Cholera ist eine Magen-Darm-Erkrankung. Sie kommt vorwiegend in armen Ländern vor, verläuft in drei Stadien und ist hoch ansteckend. Ausgelöst wird die Krankheit durch das Bakterium Vibrio cholerae. Das Bakterium sondert ein Gift ab, das zu starkem Durchfall mit großem Flüssigkeits- und Elektrolytverlust führt. Dieser Erreger verursacht häufig in den Ländern Epidemien, in denen es keine Trennung von Trinkwasser- und Abwassersystemen gibt. Das Trinkwasser ist dort oft mit dem Choleraerreger verunreinigt, weil das Bakterium über Fäkalien ausgeschieden wird.

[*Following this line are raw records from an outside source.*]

`src/hdl/wfs_regs.vh`:
```
// register map, field layout and timing constants of the slot sequencer
`ifndef WFS_REGS_VH
`define WFS_REGS_VH

// ----------------------------------------------------------------
// register indexes (byte address = 4 * index)
// ----------------------------------------------------------------
`define WFS_IDX_W 6
`define WFS_IDX_CTRL 6'h0c
`define WFS_IDX_SLOT_FIRST 6'h0f
`define WFS_IDX_SLOT_SEVEN 6'h15
`define WFS_IDX_SLOT_EIGHT 6'h16
`define WFS_IDX_LOOP_LO 6'h17
`define WFS_IDX_LOOP_HI 6'h18
`define WFS_IDX_STATUS 6'h19

// ----------------------------------------------------------------
// bus geometry
// ----------------------------------------------------------------
`define WFS_ADDR_W 8
`define WFS_ADDR_IDX_LSB 2
`define WFS_ADDR_IDX_MSB 7
`define WFS_DATA_W 32
`define WFS_BE_W 4
`define WFS_BE_LOW 0

// ----------------------------------------------------------------
// fields
// ----------------------------------------------------------------
`define WFS_CTRL_START_BIT 0
`define WFS_SLOT_DELAY_BIT 7
`define WFS_ENTRY_MSB 6
`define WFS_ENTRY_W 7
`define WFS_STAT_BUSY_BIT 0
`define WFS_STAT_DELAY_BIT 1
`define WFS_STAT_PLAY_BIT 2
`define WFS_STAT_SLOT_LSB 4
`define WFS_STAT_SLOT_MSB 6
`define WFS_REPEAT_W 2

// ----------------------------------------------------------------
// reset values and slot counts
// ----------------------------------------------------------------
`define WFS_RST_BYTE 8'h00
`define WFS_RST_WORD 32'h00000000
`define WFS_SLOT_NUM 8
`define WFS_SLOT_W 3
`define WFS_SLOT_ZERO 3'h0
`define WFS_SLOT_LAST 3'h7
`define WFS_ENTRY_STOP 8'h00
`define WFS_UNITS_ZERO 7'h00

// ----------------------------------------------------------------
// timing: delay unit in ms, clock in kHz, unit count in cycles
// ----------------------------------------------------------------
`define WFS_DELAY_UNIT_MS 10
`define WFS_CLK_KHZ 200000
// 10 ms at 200 MHz, sized to the unit counter so nothing is cut
`define WFS_UNIT_CYCLES 21'h1e8480
`define WFS_UNIT_CNT_W 21
`define WFS_UNIT_CNT_ZERO 21'h000000
`define WFS_UNIT_CNT_ONE 21'h000001

`endif

```
`src/hdl/wfs_slot_mem.v`:
```
// eight-entry slot store with one write port and two registered read ports
`timescale 1ns/1ps
`include "wfs_regs.vh"

module wfs_slot_mem (
	// clock and reset
	input wire clk_sys,
	input wire srst,
	// write port
	input wire wr_en,
	input wire [2:0] wr_addr,
	input wire [7:0] wr_data,
	// read port a (bus)
	input wire [2:0] rd_a_addr,
	output reg [7:0] rd_a_data,
	// read port b (sequencer)
	input wire [2:0] rd_b_addr,
	output reg [7:0] rd_b_data
);

	wire [7:0] slot_word [0:7];

	// ----------------------------------------------------------------
	// storage
	// ----------------------------------------------------------------
	genvar g;
	generate
		for (g = 0; g < 8; g = g + 1) begin : g_slot
			reg [7:0] word;
			always @(posedge clk_sys) begin
				if (srst) begin
					word <= `WFS_RST_BYTE;
				end else if (wr_en && wr_addr == g) begin
					word <= wr_data;
				end
			end
			assign slot_word[g] = word;
		end
	endgenerate

	// ----------------------------------------------------------------
	// registered reads
	// ----------------------------------------------------------------
	always @(posedge clk_sys) begin
		if (srst) begin
			rd_a_data <= `WFS_RST_BYTE;
			rd_b_data <= `WFS_RST_BYTE;
		end else begin
			rd_a_data <= slot_word[rd_a_addr];
			rd_b_data <= slot_word[rd_b_addr];
		end
	end

endmodule

```
`src/hdl/wfs_sequencer.v`:
```
// waveform slot sequencer with avalon-mm register slave
//
// The Avalon-MM interface to the registers was left to the implementer.
`timescale 1ns/1ps
`include "wfs_regs.vh"

module wfs_sequencer #(
	parameter [20:0] DELAY_UNIT_CYCLES = `WFS_UNIT_CYCLES
) (
	// clock and reset
	input wire clk_sys,
	input wire srst,
	// avalon-mm slave
	input wire [7:0] avs_address,
	input wire avs_read,
	input wire avs_write,
	input wire [31:0] avs_writedata,
	input wire [3:0] avs_byteenable,
	output reg [31:0] avs_readdata,
	output wire avs_waitrequest,
	// drive engine handshake
	output wire wave_play,
	output reg [6:0] wave_id,
	input wire wave_done,
	// sequencer state
	output wire seq_busy,
	output wire seq_delay_active
);

	// ----------------------------------------------------------------
	// states
	// ----------------------------------------------------------------
	localparam [2:0] ST_IDLE = 3'h0;
	localparam [2:0] ST_FETCH = 3'h1;
	localparam [2:0] ST_LOAD = 3'h2;
	localparam [2:0] ST_LOOK = 3'h3;
	localparam [2:0] ST_PLAY = 3'h4;
	localparam [2:0] ST_DELAY = 3'h5;
	localparam [2:0] ST_DONE = 3'h6;

	localparam [1:0] RD_IDLE = 2'h0;
	localparam [1:0] RD_MEM = 2'h1;
	localparam [1:0] RD_ANS = 2'h2;

	// ----------------------------------------------------------------
	// decode helpers
	// ----------------------------------------------------------------
	function is_slot;
		input [5:0] idx;
		begin
			is_slot = (idx >= `WFS_IDX_SLOT_FIRST) &&
				(idx <= `WFS_IDX_SLOT_EIGHT);
		end
	endfunction

	function [2:0] slot_of;
		input [5:0] idx;
		reg [5:0] diff;
		begin
			diff = idx - `WFS_IDX_SLOT_FIRST;
			slot_of = diff[2:0];
		end
	endfunction

	function [1:0] repeat_of;
		input [15:0] all;
		input [2:0] slot;
		begin
			repeat_of = all[{slot, 1'b0} +: 2];
		end
	endfunction

	// ----------------------------------------------------------------
	// declarations
	// ----------------------------------------------------------------
	wire [5:0] bus_idx;
	wire wr_low;
	wire slot_wr;
	wire ctrl_wr;
	wire start_req;
	wire stop_req;
	wire [7:0] mem_a_data;
	wire [7:0] mem_b_data;
	wire [15:0] repeat_all;
	wire entry_is_delay;
	wire [1:0] slot_repeat_count;

	reg [1:0] rd_phase;
	reg [7:0] loop_lo;
	reg [7:0] loop_hi;
	reg [2:0] state;
	reg [2:0] slot_idx;
	reg [7:0] entry;
	reg [1:0] rep_cnt;
	reg [6:0] units_left;
	reg [20:0] unit_cnt;
	reg [7:0] status_byte;

	// ----------------------------------------------------------------
	// bus decode
	// ----------------------------------------------------------------
	assign bus_idx = avs_address[`WFS_ADDR_IDX_MSB:`WFS_ADDR_IDX_LSB];
	assign wr_low = avs_write && avs_byteenable[`WFS_BE_LOW];
	assign slot_wr = wr_low && is_slot(bus_idx);
	assign ctrl_wr = wr_low && (bus_idx == `WFS_IDX_CTRL);
	assign start_req = ctrl_wr &&
		avs_writedata[`WFS_CTRL_START_BIT] && (state == ST_IDLE);
	// clearing the start bit while running cancels playback
	assign stop_req = ctrl_wr &&
		!avs_writedata[`WFS_CTRL_START_BIT];

	// writes finish in their first cycle; reads take two wait cycles
	assign avs_waitrequest = avs_read && (rd_phase != RD_ANS);

	// ----------------------------------------------------------------
	// slot storage
	// ----------------------------------------------------------------
	wfs_slot_mem u_slot_mem (
		.clk_sys(clk_sys),
		.srst(srst),
		.wr_en(slot_wr),
		.wr_addr(slot_of(bus_idx)),
		.wr_data(avs_writedata[7:0]),
		.rd_a_addr(slot_of(bus_idx)),
		.rd_a_data(mem_a_data),
		.rd_b_addr(slot_idx),
		.rd_b_data(mem_b_data)
	);

	// ----------------------------------------------------------------
	// repeat registers
	// ----------------------------------------------------------------
	always @(posedge clk_sys) begin
		if (srst) begin
			loop_lo <= `WFS_RST_BYTE;
			loop_hi <= `WFS_RST_BYTE;
		end else if (wr_low) begin
			if (bus_idx == `WFS_IDX_LOOP_LO) begin
				loop_lo <= avs_writedata[7:0];
			end
			if (bus_idx == `WFS_IDX_LOOP_HI) begin
				loop_hi <= avs_writedata[7:0];
			end
		end
	end

	assign repeat_all = {loop_hi, loop_lo};
	assign slot_repeat_count = repeat_of(repeat_all, slot_idx);

	// ----------------------------------------------------------------
	// status view
	// ----------------------------------------------------------------
	always @* begin
		status_byte = `WFS_RST_BYTE;
		status_byte[`WFS_STAT_BUSY_BIT] = seq_busy;
		status_byte[`WFS_STAT_DELAY_BIT] = seq_delay_active;
		status_byte[`WFS_STAT_PLAY_BIT] = wave_play;
		status_byte[`WFS_STAT_SLOT_MSB:`WFS_STAT_SLOT_LSB] = slot_idx;
	end

	// ----------------------------------------------------------------
	// read path
	// ----------------------------------------------------------------
	// one extra cycle lets the slot store present its registered word
	always @(posedge clk_sys) begin
		if (srst) begin
			rd_phase <= RD_IDLE;
			avs_readdata <= `WFS_RST_WORD;
		end else begin
			case (rd_phase)
				RD_IDLE: begin
					if (avs_read) begin
						rd_phase <= RD_MEM;
					end
				end
				RD_MEM: begin
					rd_phase <= RD_ANS;
					avs_readdata <= `WFS_RST_WORD;
					if (is_slot(bus_idx)) begin
						avs_readdata[7:0] <= mem_a_data;
					end else begin
						case (bus_idx)
							`WFS_IDX_CTRL: begin
								avs_readdata[`WFS_CTRL_START_BIT] <= seq_busy;
							end
							`WFS_IDX_LOOP_LO: begin
								avs_readdata[7:0] <= loop_lo;
							end
							`WFS_IDX_LOOP_HI: begin
								avs_readdata[7:0] <= loop_hi;
							end
							`WFS_IDX_STATUS: begin
								avs_readdata[7:0] <= status_byte;
							end
							default: begin
								avs_readdata <= `WFS_RST_WORD;
							end
						endcase
					end
				end
				RD_ANS: begin
					rd_phase <= RD_IDLE;
				end
				default: begin
					rd_phase <= RD_IDLE;
				end
			endcase
		end
	end

	// ----------------------------------------------------------------
	// sequencer
	// ----------------------------------------------------------------
	assign entry_is_delay = entry[`WFS_SLOT_DELAY_BIT];

	always @(posedge clk_sys) begin
		if (srst) begin
			state <= ST_IDLE;
			slot_idx <= `WFS_SLOT_ZERO;
			entry <= `WFS_RST_BYTE;
			rep_cnt <= 2'h0;
			units_left <= `WFS_UNITS_ZERO;
			unit_cnt <= `WFS_UNIT_CNT_ZERO;
			wave_id <= `WFS_UNITS_ZERO;
		end else if (stop_req && state != ST_IDLE) begin
			state <= ST_IDLE;
		end else begin
			case (state)
				ST_IDLE: begin
					if (start_req) begin
						slot_idx <= `WFS_SLOT_ZERO;
						rep_cnt <= 2'h0;
						state <= ST_FETCH;
					end
				end
				ST_FETCH: begin
					// slot store latches slot_idx at this edge
					state <= ST_LOAD;
				end
				ST_LOAD: begin
					// entry snapshot guards replays against later writes
					entry <= mem_b_data;
					state <= ST_LOOK;
				end
				ST_LOOK: begin
					if (entry == `WFS_ENTRY_STOP) begin
						state <= ST_IDLE;
					end else if (entry_is_delay) begin
						units_left <= entry[`WFS_ENTRY_MSB:0];
						unit_cnt <= `WFS_UNIT_CNT_ZERO;
						state <= ST_DELAY;
					end else begin
						wave_id <= entry[`WFS_ENTRY_MSB:0];
						state <= ST_PLAY;
					end
				end
				ST_PLAY: begin
					if (wave_done) begin
						state <= ST_DONE;
					end
				end
				ST_DELAY: begin
					if (units_left == `WFS_UNITS_ZERO) begin
						state <= ST_DONE;
					end else if (unit_cnt ==
						DELAY_UNIT_CYCLES - `WFS_UNIT_CNT_ONE) begin
						unit_cnt <= `WFS_UNIT_CNT_ZERO;
						units_left <= units_left - 7'h01;
					end else begin
						unit_cnt <= unit_cnt + `WFS_UNIT_CNT_ONE;
					end
				end
				ST_DONE: begin
					if (rep_cnt != slot_repeat_count) begin
						rep_cnt <= rep_cnt + 2'h1;
						state <= ST_LOOK;
					end else if (slot_idx == `WFS_SLOT_LAST) begin
						state <= ST_IDLE;
					end else begin
						slot_idx <= slot_idx + 3'h1;
						rep_cnt <= 2'h0;
						state <= ST_FETCH;
					end
				end
				default: begin
					state <= ST_IDLE;
				end
			endcase
		end
	end

	// ----------------------------------------------------------------
	// outputs
	// ----------------------------------------------------------------
	// engine is only asked for a waveform, never during a wait
	assign wave_play = (state == ST_PLAY);
	assign seq_busy = (state != ST_IDLE);
	assign seq_delay_active = (state == ST_DELAY);

endmodule

```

Es kann darüber hinaus auch durch mangelnde Hygiene an den Händen der Betroffenen haften und von dort auf Nahrungsmittel oder zu anderen Menschen gelangen. Auch der Verzehr von Speisen wie Fisch und ähnlichen Nahrungsmitteln kann dazu führen sich mit Cholera zu infizieren, da die Tiere den Erreger in sich tragen.

Chronologie der Cholera
Chronologie der Cholera Quelle: ZDF

Hoher Flüssigkeitsverlust

Zwei bis drei Tage nach einer Ansteckung treten die typischen Symptome der Cholera auf: plötzlicher, heftiger Brechdurchfall mit extrem dünnflüssigem, reiswasserartigem Stuhl. Der Brechdurchfall verursacht einem enormen Flüssigkeitsverlust, verbunden mit Benommenheit und Verwirrtheit. Der Wasser- und Elektrolytmangel führt unbehandelt zu Kreislauf- und Nierenversagen und schließlich zum Tod.

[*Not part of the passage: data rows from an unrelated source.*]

--- src/hdl/tgc_pkg.sv ---
// package for the timer gate control block: offsets, fields, resets, types
package tgc_pkg;
  // register byte addresses on the wishbone bus
  localparam logic [3:0] ADDR_TIMER_CONTROL = 4'h0;
  localparam logic [3:0] ADDR_GATE_CONTROL  = 4'h4;
  localparam logic [3:0] ADDR_IRQ_STATUS    = 4'h8;
  localparam logic [3:0] ADDR_IRQ_MASK      = 4'hc;
  // gate control field positions
  localparam int GC_ENABLE_BIT   = 7;
  localparam int GC_POLARITY_BIT = 6;
  localparam int GC_TOGGLE_BIT   = 5;
  localparam int GC_SINGLE_BIT   = 4;
  localparam int GC_GO_BIT       = 3;
  localparam int GC_LEVEL_BIT    = 2;
  localparam int GC_SRC_LSB      = 0;
  // timer control field positions
  localparam int TC_ON_BIT       = 0;
  localparam int TC_SYNC_BIT     = 2;
  // interrupt status field position
  localparam int IRQ_GATE_BIT    = 0;
  // reset values
  localparam logic [7:0] GATE_CONTROL_RESET  = 8'h00;
  localparam logic [7:0] TIMER_CONTROL_RESET = 8'h00;
  localparam logic [7:0] IRQ_MASK_RESET      = 8'h00;
  localparam logic [7:0] IRQ_STATUS_RESET    = 8'h00;
  // timer control bits kept as storage, bit 1 reads as zero
  localparam logic [7:0] TC_WRITE_MASK       = 8'hfd;

  // gate source select codes
  typedef enum logic [1:0] {
    TGC_SRC_PIN   = 2'b00,
    TGC_SRC_OVF   = 2'b01,
    TGC_SRC_CMP1  = 2'b10,
    TGC_SRC_CMP2  = 2'b11
  } tgc_src_type;

  // gate control register layout
  typedef struct packed {
    logic        gate_enable_bit;
    logic        gate_polarity;
    logic        gate_toggle_mode;
    logic        single_pulse_mode;
    logic        pulse_acquire_go;
    logic        gate_level_now;
    tgc_src_type gate_source_select;
  } tgc_gate_ctrl_type;

  // raw gate inputs from the rest of the chip
  typedef struct packed {
    logic gate_pin;
    logic timer0_overflow;
    logic cmp1_out;
    logic cmp2_out;
  } tgc_gate_in_type;
endpackage

--- src/hdl/tgc_gate_control.sv ---
// timer gate control block with wishbone registers and gate event interrupt
`timescale 1ns/10ps
module tgc_gate_control (
  input  wire logic                     clk_i,
  input  wire logic                     rst_i,
  input  wire logic                     wb_cyc_i,
  input  wire logic                     wb_stb_i,
  input  wire logic                     wb_we_i,
  input  wire logic [3:0]               wb_adr_i,
  input  wire logic [3:0]               wb_sel_i,
  input  wire logic [31:0]              wb_dat_i,
  output logic      [31:0]              wb_dat_o,
  output logic                          wb_ack_o,
  input  wire tgc_pkg::tgc_gate_in_type gate_in_i,
  output logic                          count_enable_o,
  output logic                          timer_on_o,
  output logic                          irq_o
);
  // register state
  tgc_pkg::tgc_gate_ctrl_type gate_ctrl;
  tgc_pkg::tgc_gate_ctrl_type next_gate_ctrl;
  logic [7:0]  timer_ctrl;
  logic [7:0]  next_timer_ctrl;
  logic [7:0]  irq_status;
  logic [7:0]  next_irq_status;
  logic [7:0]  irq_mask;
  logic [7:0]  next_irq_mask;
  logic [31:0] next_wb_dat;
  logic        next_wb_ack;
  // synchroniser and gate path state
  logic [3:0]  sync1;
  logic [3:0]  sync2;
  logic [3:0]  sync3;
  logic [3:0]  filt;
  logic [3:0]  next_filt;
  logic        src_prev;
  logic        toggle_ff;
  logic        next_toggle_ff;
  logic        spm_armed;
  logic        next_spm_armed;
  logic        spm_gate;
  logic        next_spm_gate;
  logic        level_prev;
  logic        count_en;
  logic        next_count_en;
  logic        irq_q;
  logic        next_irq_q;
  // combinational gate path
  logic [3:0]  raw_in;
  logic        src_sel;
  logic        src_pol;
  logic        pol_prev;
  logic        pol_rise;
  logic        gate_level;
  logic        level_fall;
  logic        wr_stb;
  logic        rd_stb;
  logic        cmp_sync;

  // raw inputs, bus strobes taken while ack is low, comparator path choice
  assign raw_in = {gate_in_i.gate_pin, gate_in_i.timer0_overflow,
                   gate_in_i.cmp1_out, gate_in_i.cmp2_out};
  assign wr_stb = wb_cyc_i & wb_stb_i & wb_we_i & ~wb_ack_o & wb_sel_i[0];
  assign rd_stb = wb_cyc_i & wb_stb_i & ~wb_ack_o;
  assign cmp_sync = ~timer_ctrl[tgc_pkg::TC_SYNC_BIT];

  // three-stage input capture, change accepted when stages two and three agree
  always_ff @(posedge clk_i)
  begin
    if (rst_i)
    begin
      sync1 <= 4'h0;
      sync2 <= 4'h0;
      sync3 <= 4'h0;
    end
    else
    begin
      sync1 <= raw_in;
      sync2 <= sync1;
      sync3 <= sync2;
    end
  end

  // glitch filter on the captured inputs
  always_comb
  begin
    next_filt = filt;
    for (int i = 0; i < 4; i++)
    begin
      if (sync2[i] == sync3[i])
      begin
        next_filt[i] = sync3[i];
      end
    end
  end

  // source select, comparators may bypass the final filter stage
  always_comb
  begin
    case (gate_ctrl.gate_source_select)
      tgc_pkg::TGC_SRC_PIN:  src_sel = filt[3];
      tgc_pkg::TGC_SRC_OVF:  src_sel = filt[2];
      tgc_pkg::TGC_SRC_CMP1: src_sel = cmp_sync ? filt[1] : sync3[1];
      tgc_pkg::TGC_SRC_CMP2: src_sel = cmp_sync ? filt[0] : sync3[0];
      default:               src_sel = filt[3];
    endcase
  end

  // polarity of the chosen source and its active-going edge
  always_comb
  begin
    src_pol = gate_ctrl.gate_polarity ? src_sel : ~src_sel;
    pol_prev = gate_ctrl.gate_polarity ? src_prev : ~src_prev;
    pol_rise = src_pol & ~pol_prev;
  end

  // toggle flip-flop, flips on the active edge so polarity still applies
  always_comb
  begin
    next_toggle_ff = toggle_ff;
    if (!gate_ctrl.gate_toggle_mode)
    begin
      next_toggle_ff = 1'b0;
    end
    else if (pol_rise)
    begin
      next_toggle_ff = ~toggle_ff;
    end
  end

  // single-pulse window, opens on the first active edge after go
  always_comb
  begin
    next_spm_armed = 1'b0;
    next_spm_gate = 1'b0;
    if (gate_ctrl.single_pulse_mode && gate_ctrl.pulse_acquire_go)
    begin
      next_spm_armed = 1'b1;
      next_spm_gate = spm_gate | (spm_armed & pol_rise);
    end
  end

  // effective gate level and count qualification
  always_comb
  begin
    if (gate_ctrl.single_pulse_mode)
    begin
      gate_level = spm_gate & (gate_ctrl.gate_toggle_mode ? toggle_ff : src_pol);
    end
    else
    begin
      gate_level = gate_ctrl.gate_toggle_mode ? toggle_ff : src_pol;
    end
    level_fall = level_prev & ~gate_level;
    // count qualification
    if (!timer_ctrl[tgc_pkg::TC_ON_BIT])
    begin
      next_count_en = 1'b0;
    end
    else if (gate_ctrl.gate_enable_bit)
    begin
      next_count_en = gate_level;
    end
    else
    begin
      next_count_en = 1'b1;
    end
  end

  // gate path registers
  always_ff @(posedge clk_i)
  begin
    if (rst_i)
    begin
      filt       <= 4'h0;
      src_prev   <= 1'b0;
      toggle_ff  <= 1'b0;
      spm_armed  <= 1'b0;
      spm_gate   <= 1'b0;
      level_prev <= 1'b0;
      count_en   <= 1'b0;
    end
    else
    begin
      filt       <= next_filt;
      src_prev   <= src_sel;
      toggle_ff  <= next_toggle_ff;
      spm_armed  <= next_spm_armed;
      spm_gate   <= next_spm_gate;
      level_prev <= gate_level;
      count_en   <= next_count_en;
    end
  end

  // register writes, hardware clear of go and event flag set
  always_comb
  begin
    next_gate_ctrl = gate_ctrl;
    next_timer_ctrl = timer_ctrl;
    next_irq_status = irq_status;
    next_irq_mask = irq_mask;
    if (wr_stb)
    begin
      case (wb_adr_i)
        tgc_pkg::ADDR_TIMER_CONTROL:
          next_timer_ctrl = wb_dat_i[7:0] & tgc_pkg::TC_WRITE_MASK;
        tgc_pkg::ADDR_GATE_CONTROL:
          next_gate_ctrl = tgc_pkg::tgc_gate_ctrl_type'(wb_dat_i[7:0]);
        tgc_pkg::ADDR_IRQ_STATUS:
          next_irq_status = irq_status & ~wb_dat_i[7:0];
        tgc_pkg::ADDR_IRQ_MASK:
          next_irq_mask = wb_dat_i[7:0];
        default:
          next_irq_mask = irq_mask;
      endcase
    end
    next_gate_ctrl.gate_level_now = gate_level;
    // once armed, go is cleared by hardware or by a write that clears single pulse mode
    if (wr_stb && wb_adr_i == tgc_pkg::ADDR_GATE_CONTROL && gate_ctrl.pulse_acquire_go &&
        !wb_dat_i[tgc_pkg::GC_GO_BIT] && next_gate_ctrl.single_pulse_mode)
    begin
      next_gate_ctrl.pulse_acquire_go = 1'b1;
    end
    if (gate_ctrl.single_pulse_mode && spm_gate && level_fall)
    begin
      next_gate_ctrl.pulse_acquire_go = 1'b0;
    end
    // a fall in the clear cycle still sets the flag
    if (level_fall)
    begin
      next_irq_status[tgc_pkg::IRQ_GATE_BIT] = 1'b1;
    end
    next_irq_q = |(next_irq_status & next_irq_mask);
  end

  // bus read mux and single-cycle acknowledge
  always_comb
  begin
    next_wb_ack = rd_stb;
    next_wb_dat = 32'h0000_0000;
    case (wb_adr_i)
      tgc_pkg::ADDR_TIMER_CONTROL: next_wb_dat = {24'h00_0000, timer_ctrl};
      tgc_pkg::ADDR_GATE_CONTROL:  next_wb_dat = {24'h00_0000, gate_ctrl};
      tgc_pkg::ADDR_IRQ_STATUS:    next_wb_dat = {24'h00_0000, irq_status};
      tgc_pkg::ADDR_IRQ_MASK:      next_wb_dat = {24'h00_0000, irq_mask};
      default:                     next_wb_dat = 32'h0000_0000;
    endcase
  end

  // register file and bus outputs
  always_ff @(posedge clk_i)
  begin
    if (rst_i)
    begin
      gate_ctrl  <= tgc_pkg::tgc_gate_ctrl_type'(tgc_pkg::GATE_CONTROL_RESET);
      timer_ctrl <= tgc_pkg::TIMER_CONTROL_RESET;
      irq_status <= tgc_pkg::IRQ_STATUS_RESET;
      irq_mask   <= tgc_pkg::IRQ_MASK_RESET;
      irq_q      <= 1'b0;
      wb_ack_o   <= 1'b0;
      wb_dat_o   <= 32'h0000_0000;
    end
    else
    begin
      gate_ctrl  <= next_gate_ctrl;
      timer_ctrl <= next_timer_ctrl;
      irq_status <= next_irq_status;
      irq_mask   <= next_irq_mask;
      irq_q      <= next_irq_q;
      wb_ack_o   <= next_wb_ack;
      wb_dat_o   <= next_wb_dat;
    end
  end

  // outputs straight from flip-flops
  always_ff @(posedge clk_i)
  begin
    if (rst_i)
    begin
      timer_on_o <= 1'b0;
    end
    else
    begin
      timer_on_o <= next_timer_ctrl[tgc_pkg::TC_ON_BIT];
    end
  end
  // registered gate and interrupt outputs
  assign count_enable_o = count_en;
  assign irq_o = irq_q;
endmodule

Aufgrund der relativ kurzen Inkubationszeit können sich auch Reisende in medizinisch schlecht versorgten Gefahrengebieten mit der Krankheit infizieren. Gewöhnlich verlaufen die meisten Cholera-Infektionen bei Personen mit einem gesunden Immunsystem jedoch dann milde, wenn der gefährliche Flüssigkeitsverlust rechtzeitig gestoppt wird.

Elektrolythaushalt ausgleichen

Am wichtigsten ist es, den Flüssigkeits- und Elektrolytverlust auszugleichen, denn Choleraerkrankte können pro Tag bis zu 25 Liter Wasser durch die starken Durchfälle verlieren. Sie können den Flüssigkeits- und Elektrolytverlust entweder durch eine fertige Elektrolytlösung ausgleichen oder aber ausreichend viel Salz und Zucker einnehmen, das sie in hygienisch einwandfreiem Wasser lösen.

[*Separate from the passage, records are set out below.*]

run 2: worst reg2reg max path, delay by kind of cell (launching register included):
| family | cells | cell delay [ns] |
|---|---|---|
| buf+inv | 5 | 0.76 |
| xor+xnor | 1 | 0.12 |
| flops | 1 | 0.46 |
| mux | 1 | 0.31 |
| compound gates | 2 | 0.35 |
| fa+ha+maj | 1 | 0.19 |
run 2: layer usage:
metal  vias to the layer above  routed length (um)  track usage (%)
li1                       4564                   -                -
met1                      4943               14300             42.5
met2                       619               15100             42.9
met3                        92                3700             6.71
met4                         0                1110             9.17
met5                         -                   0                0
File: config.mk
export PLATFORM = sky130hd
export DESIGN_NAME = car_core
export DESIGN_NICKNAME = d
export VERILOG_FILES = /design/src/core/car_pkg.sv /design/src/core/car_core.sv
export SDC_FILE = /design/constraint.sdc
export NUM_CORES = 2
export LEC_CHECK = 0
export BUFFER_PORTS_ARGS = -buffer_cell sky130_fd_sc_hd__buf_2
export CORE_UTILIZATION = 50
export CTS_BUF_LIST = sky130_fd_sc_hd__clkbuf_4 sky130_fd_sc_hd__clkbuf_8
export CTS_CLUSTER_DIAMETER = 30
export DETAILED_ROUTE_END_ITERATION = 6
export GPL_TIMING_DRIVEN = 0
export PLACE_DENSITY_LB_ADDON = 0.15
export SLEW_MARGIN = 10
export SYNTH_ARGS = -nofsm -noshare
export SYNTH_HDL_FRONTEND = slang
export SYNTH_SLANG_ARGS = --single-unit
export TNS_END_PERCENT = 20
File: constraint.sdc
create_clock -name clk -period 167.1 [get_ports clk]
set_clock_uncertainty 0.15 [all_clocks]
set_input_delay 41.775 -clock clk [delete_from_list [all_inputs] [get_ports clk]]
set_output_delay 41.775 -clock clk [all_outputs]
set_load 0.03 [all_outputs]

Verabreicht man den Betroffenen fertige Elektrolytlösungen mittels Infusion, erzielt man einen schnelleren Erfolg. Außerdem wird das angegriffene Magen-Darm-System so geschont. Meist wird die Lösung bei fortgeschrittener Krankheit nur noch intravenös verabreicht, da die Betroffenen nichts bei sich behalten können. Auch eine spezifische antibiotische Therapie kann den Krankheitsverlauf abkürzen.

Impfschutz möglich

Allgemein ist rasches Handeln geboten, vor allem bei älteren Menschen oder Säuglingen sowie generell bei Menschen mit einem schwachen Immunsystem. Es gibt eine Impfung, die die Weltgesundheitsorganisation (WHO) jedoch nur für Menschen empfiehlt, die sich länger in Epidemiegebieten aufhalten müssen. Darüber hinaus kann die Impfung aber auch für Menschen mit chronisch entzündlichen Magen-Darm-Erkrankungen sinnvoll sein. Diese Gruppe ist anfälliger für Infektionen. Außerdem schützt die Impfung auch bis zu einem gewissen Grad vor dem normalen Reisedurchfall.